= GIVEN RECORDS =

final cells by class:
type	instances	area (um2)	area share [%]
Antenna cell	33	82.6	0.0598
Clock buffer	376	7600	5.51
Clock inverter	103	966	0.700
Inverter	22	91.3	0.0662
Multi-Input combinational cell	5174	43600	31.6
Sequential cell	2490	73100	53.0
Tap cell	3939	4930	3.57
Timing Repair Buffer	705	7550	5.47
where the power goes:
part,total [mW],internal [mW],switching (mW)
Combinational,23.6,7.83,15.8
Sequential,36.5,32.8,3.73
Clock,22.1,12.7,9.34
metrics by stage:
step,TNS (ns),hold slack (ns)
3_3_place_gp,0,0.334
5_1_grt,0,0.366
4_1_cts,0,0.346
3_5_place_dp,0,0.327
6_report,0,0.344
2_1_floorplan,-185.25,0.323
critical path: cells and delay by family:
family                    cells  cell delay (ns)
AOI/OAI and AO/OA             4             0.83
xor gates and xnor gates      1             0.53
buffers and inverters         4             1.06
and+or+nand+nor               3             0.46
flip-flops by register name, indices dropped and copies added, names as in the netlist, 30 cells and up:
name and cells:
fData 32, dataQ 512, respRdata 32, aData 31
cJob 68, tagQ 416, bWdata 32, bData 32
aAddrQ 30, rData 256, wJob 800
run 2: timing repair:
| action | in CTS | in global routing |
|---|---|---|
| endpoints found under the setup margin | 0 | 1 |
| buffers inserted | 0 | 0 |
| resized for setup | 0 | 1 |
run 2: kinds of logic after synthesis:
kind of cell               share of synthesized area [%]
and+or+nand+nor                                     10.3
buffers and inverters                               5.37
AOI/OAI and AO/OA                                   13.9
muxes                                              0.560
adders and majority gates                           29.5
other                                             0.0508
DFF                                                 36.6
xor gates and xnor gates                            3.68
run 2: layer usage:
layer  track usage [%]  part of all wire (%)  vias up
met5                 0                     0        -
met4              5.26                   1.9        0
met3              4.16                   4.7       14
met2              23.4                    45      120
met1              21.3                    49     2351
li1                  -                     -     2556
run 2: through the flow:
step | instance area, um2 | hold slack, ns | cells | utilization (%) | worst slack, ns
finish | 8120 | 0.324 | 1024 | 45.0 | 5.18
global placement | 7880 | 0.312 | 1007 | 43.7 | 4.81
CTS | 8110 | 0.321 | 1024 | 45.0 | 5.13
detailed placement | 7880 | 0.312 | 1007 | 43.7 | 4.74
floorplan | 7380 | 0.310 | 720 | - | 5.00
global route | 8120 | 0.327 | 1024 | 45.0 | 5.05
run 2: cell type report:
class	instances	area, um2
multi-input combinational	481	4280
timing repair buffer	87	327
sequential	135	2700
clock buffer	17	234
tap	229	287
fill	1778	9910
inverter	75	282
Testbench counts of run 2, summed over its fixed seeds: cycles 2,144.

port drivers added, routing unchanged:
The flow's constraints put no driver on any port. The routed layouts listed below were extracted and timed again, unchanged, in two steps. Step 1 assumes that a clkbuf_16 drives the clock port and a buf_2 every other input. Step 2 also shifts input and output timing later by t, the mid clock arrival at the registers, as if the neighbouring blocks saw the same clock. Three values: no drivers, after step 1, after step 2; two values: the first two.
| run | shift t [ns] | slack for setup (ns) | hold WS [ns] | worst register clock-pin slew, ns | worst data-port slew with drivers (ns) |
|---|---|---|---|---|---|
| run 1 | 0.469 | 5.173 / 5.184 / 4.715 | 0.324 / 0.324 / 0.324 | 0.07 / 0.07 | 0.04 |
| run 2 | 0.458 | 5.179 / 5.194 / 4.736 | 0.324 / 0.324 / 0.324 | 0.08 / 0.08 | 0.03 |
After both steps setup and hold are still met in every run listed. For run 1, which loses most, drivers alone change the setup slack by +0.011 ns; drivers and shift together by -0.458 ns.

...

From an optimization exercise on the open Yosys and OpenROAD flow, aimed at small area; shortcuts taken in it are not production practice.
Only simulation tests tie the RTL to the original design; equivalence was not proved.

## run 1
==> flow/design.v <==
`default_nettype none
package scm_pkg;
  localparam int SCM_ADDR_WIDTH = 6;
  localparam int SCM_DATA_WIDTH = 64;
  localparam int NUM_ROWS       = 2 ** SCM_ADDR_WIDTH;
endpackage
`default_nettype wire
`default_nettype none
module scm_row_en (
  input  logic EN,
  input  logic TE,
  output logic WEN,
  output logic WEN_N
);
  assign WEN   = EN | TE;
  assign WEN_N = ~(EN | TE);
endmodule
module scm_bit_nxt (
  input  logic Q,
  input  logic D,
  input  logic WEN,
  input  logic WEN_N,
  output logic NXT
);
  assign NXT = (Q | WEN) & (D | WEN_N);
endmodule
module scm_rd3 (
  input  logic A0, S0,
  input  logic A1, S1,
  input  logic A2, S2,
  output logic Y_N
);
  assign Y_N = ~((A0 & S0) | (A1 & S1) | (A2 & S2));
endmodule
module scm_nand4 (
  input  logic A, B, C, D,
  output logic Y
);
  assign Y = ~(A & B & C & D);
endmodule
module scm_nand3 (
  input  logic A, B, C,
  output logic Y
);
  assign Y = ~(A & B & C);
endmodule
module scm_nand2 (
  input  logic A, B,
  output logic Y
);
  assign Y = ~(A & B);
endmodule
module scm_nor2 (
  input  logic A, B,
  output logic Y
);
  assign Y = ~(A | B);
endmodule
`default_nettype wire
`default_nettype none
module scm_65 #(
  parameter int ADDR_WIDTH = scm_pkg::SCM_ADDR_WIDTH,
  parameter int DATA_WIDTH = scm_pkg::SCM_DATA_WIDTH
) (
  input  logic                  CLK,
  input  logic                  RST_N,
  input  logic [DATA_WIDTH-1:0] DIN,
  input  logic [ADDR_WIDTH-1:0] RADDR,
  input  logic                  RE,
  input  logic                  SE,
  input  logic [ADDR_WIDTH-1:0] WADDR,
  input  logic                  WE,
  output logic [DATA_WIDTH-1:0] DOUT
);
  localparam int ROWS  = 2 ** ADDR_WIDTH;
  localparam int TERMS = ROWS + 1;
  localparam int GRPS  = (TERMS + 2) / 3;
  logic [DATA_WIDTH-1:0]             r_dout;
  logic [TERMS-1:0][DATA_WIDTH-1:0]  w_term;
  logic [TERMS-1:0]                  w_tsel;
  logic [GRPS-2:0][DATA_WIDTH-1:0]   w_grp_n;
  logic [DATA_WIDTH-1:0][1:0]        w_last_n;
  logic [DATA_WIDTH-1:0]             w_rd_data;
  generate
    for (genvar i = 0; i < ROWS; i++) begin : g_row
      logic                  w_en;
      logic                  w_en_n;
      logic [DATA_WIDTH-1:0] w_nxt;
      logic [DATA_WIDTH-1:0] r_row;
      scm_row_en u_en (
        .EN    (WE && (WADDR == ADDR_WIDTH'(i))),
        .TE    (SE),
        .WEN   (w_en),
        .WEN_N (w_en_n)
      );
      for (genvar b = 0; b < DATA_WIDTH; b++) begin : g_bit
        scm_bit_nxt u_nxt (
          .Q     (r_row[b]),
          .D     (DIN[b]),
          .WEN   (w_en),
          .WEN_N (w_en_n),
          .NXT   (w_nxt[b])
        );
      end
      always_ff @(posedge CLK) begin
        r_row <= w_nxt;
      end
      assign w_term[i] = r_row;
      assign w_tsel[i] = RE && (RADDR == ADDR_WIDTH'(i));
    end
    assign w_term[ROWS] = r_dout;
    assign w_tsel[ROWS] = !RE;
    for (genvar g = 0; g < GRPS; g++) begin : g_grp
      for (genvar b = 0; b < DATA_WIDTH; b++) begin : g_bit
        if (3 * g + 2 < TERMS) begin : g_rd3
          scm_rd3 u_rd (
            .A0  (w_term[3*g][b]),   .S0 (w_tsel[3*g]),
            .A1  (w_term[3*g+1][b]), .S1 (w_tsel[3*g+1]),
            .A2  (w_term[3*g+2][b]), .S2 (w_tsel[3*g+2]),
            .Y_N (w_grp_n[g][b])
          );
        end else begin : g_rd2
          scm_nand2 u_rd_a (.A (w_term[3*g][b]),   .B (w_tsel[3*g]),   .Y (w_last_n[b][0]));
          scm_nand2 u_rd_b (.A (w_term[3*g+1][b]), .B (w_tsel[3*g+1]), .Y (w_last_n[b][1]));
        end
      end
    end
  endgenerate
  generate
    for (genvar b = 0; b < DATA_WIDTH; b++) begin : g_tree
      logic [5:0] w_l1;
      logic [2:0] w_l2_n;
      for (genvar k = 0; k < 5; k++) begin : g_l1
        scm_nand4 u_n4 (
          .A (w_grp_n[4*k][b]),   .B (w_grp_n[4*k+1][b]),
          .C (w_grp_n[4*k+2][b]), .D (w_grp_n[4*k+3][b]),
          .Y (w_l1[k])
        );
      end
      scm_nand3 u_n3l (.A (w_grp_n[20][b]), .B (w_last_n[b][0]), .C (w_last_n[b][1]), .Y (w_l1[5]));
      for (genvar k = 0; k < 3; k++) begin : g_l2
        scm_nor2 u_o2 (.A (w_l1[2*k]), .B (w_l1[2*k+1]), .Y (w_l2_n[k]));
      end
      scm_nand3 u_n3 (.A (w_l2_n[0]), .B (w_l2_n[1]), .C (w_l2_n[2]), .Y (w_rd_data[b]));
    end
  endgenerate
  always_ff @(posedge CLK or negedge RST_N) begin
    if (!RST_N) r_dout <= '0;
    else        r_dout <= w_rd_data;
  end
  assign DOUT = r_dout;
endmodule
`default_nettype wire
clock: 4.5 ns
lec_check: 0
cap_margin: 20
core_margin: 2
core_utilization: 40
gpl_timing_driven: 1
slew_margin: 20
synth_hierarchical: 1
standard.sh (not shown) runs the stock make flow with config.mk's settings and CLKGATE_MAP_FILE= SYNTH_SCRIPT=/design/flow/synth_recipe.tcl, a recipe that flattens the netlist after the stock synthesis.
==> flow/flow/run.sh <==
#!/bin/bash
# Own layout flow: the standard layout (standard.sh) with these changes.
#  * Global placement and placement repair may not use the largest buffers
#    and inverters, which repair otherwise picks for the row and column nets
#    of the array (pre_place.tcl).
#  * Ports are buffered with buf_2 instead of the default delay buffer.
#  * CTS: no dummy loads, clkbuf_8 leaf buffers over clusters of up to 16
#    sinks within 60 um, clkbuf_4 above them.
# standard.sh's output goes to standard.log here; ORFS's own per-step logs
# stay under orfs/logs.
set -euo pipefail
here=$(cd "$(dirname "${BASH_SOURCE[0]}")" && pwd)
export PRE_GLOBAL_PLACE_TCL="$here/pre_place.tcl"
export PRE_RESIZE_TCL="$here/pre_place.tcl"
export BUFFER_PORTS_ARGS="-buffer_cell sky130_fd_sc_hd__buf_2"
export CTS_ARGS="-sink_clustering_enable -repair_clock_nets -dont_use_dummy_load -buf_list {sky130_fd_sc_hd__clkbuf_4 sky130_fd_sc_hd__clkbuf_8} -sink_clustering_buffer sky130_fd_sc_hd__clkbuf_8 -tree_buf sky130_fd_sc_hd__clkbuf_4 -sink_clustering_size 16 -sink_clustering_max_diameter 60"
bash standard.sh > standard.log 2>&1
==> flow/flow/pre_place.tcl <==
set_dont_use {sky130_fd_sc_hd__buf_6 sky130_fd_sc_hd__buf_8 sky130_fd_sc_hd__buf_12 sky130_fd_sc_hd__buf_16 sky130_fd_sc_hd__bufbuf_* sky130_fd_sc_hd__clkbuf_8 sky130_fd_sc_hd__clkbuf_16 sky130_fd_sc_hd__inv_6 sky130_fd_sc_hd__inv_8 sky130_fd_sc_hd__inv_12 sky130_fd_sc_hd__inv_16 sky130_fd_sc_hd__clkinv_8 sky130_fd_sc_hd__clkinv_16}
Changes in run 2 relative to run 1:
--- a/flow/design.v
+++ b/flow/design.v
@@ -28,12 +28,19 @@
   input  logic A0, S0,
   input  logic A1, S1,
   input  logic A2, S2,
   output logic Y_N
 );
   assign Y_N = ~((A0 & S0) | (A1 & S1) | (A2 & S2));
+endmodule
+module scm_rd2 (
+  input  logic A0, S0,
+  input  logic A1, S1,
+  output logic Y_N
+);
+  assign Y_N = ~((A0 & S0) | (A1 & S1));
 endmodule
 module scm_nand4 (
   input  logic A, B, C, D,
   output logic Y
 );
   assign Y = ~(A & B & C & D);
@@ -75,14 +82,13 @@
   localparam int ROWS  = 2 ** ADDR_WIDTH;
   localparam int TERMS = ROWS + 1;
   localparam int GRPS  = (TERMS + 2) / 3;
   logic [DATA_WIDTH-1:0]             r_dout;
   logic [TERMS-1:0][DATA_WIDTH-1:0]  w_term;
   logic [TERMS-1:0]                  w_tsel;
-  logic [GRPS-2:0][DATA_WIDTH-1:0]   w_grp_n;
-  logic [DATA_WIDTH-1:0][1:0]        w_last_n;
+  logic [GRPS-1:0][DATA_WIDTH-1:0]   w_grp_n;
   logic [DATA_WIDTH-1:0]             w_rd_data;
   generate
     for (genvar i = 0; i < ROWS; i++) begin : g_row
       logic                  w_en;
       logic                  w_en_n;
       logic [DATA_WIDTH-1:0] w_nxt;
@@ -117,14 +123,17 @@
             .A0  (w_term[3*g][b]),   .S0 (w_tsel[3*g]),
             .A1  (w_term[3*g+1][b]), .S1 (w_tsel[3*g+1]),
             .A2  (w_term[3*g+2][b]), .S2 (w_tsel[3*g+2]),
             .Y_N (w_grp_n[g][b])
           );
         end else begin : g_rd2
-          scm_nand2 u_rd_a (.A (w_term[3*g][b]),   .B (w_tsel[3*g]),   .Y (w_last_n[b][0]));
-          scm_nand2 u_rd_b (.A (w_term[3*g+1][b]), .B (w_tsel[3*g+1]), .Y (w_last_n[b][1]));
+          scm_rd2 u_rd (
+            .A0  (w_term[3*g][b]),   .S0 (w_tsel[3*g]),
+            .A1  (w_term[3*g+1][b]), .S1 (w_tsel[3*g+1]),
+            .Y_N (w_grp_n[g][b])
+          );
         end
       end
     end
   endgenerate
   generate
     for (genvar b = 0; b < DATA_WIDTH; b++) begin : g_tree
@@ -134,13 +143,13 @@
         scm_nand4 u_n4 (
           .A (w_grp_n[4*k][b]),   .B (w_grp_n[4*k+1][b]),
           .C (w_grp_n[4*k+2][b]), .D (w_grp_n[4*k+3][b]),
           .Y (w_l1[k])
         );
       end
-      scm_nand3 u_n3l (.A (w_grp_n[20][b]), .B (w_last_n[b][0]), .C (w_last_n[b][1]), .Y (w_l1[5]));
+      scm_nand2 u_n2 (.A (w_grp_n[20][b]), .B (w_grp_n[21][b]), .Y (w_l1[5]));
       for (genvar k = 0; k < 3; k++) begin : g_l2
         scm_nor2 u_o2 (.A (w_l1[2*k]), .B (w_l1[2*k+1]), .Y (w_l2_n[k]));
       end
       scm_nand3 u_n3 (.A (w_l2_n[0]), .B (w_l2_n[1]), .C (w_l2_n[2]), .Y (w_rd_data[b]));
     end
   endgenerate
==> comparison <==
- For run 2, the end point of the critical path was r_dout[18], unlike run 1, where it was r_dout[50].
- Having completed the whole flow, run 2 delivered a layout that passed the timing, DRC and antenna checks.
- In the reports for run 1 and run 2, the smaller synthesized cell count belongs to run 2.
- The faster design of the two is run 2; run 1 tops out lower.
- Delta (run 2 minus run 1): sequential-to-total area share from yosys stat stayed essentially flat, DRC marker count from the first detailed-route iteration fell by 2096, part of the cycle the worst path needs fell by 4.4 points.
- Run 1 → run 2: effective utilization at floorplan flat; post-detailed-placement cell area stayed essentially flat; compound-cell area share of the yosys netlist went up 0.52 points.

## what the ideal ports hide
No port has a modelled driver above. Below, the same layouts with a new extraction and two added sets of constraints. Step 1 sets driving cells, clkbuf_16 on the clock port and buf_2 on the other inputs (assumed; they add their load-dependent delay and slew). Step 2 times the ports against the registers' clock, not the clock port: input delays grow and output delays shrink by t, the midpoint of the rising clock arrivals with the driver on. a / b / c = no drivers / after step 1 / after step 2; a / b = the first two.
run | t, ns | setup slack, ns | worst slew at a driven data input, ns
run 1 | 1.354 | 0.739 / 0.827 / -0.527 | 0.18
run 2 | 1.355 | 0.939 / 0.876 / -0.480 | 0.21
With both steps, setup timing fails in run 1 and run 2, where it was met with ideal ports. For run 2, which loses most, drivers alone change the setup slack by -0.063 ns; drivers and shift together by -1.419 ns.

= WORK REQUIRED =
Please write out, exactly as they appear above, only the lines in the stretch from the line with "final cells by" through the line with "2_1_floorplan,-185.25,0.323".

= SOLUTION TO THIS EXERCISE =
final cells by class:
type	instances	area (um2)	area share [%]
Antenna cell	33	82.6	0.0598
Clock buffer	376	7600	5.51
Clock inverter	103	966	0.700
Inverter	22	91.3	0.0662
Multi-Input combinational cell	5174	43600	31.6
Sequential cell	2490	73100	53.0
Tap cell	3939	4930	3.57
Timing Repair Buffer	705	7550	5.47
where the power goes:
part,total [mW],internal [mW],switching (mW)
Combinational,23.6,7.83,15.8
Sequential,36.5,32.8,3.73
Clock,22.1,12.7,9.34
metrics by stage:
step,TNS (ns),hold slack (ns)
3_3_place_gp,0,0.334
5_1_grt,0,0.366
4_1_cts,0,0.346
3_5_place_dp,0,0.327
6_report,0,0.344
2_1_floorplan,-185.25,0.323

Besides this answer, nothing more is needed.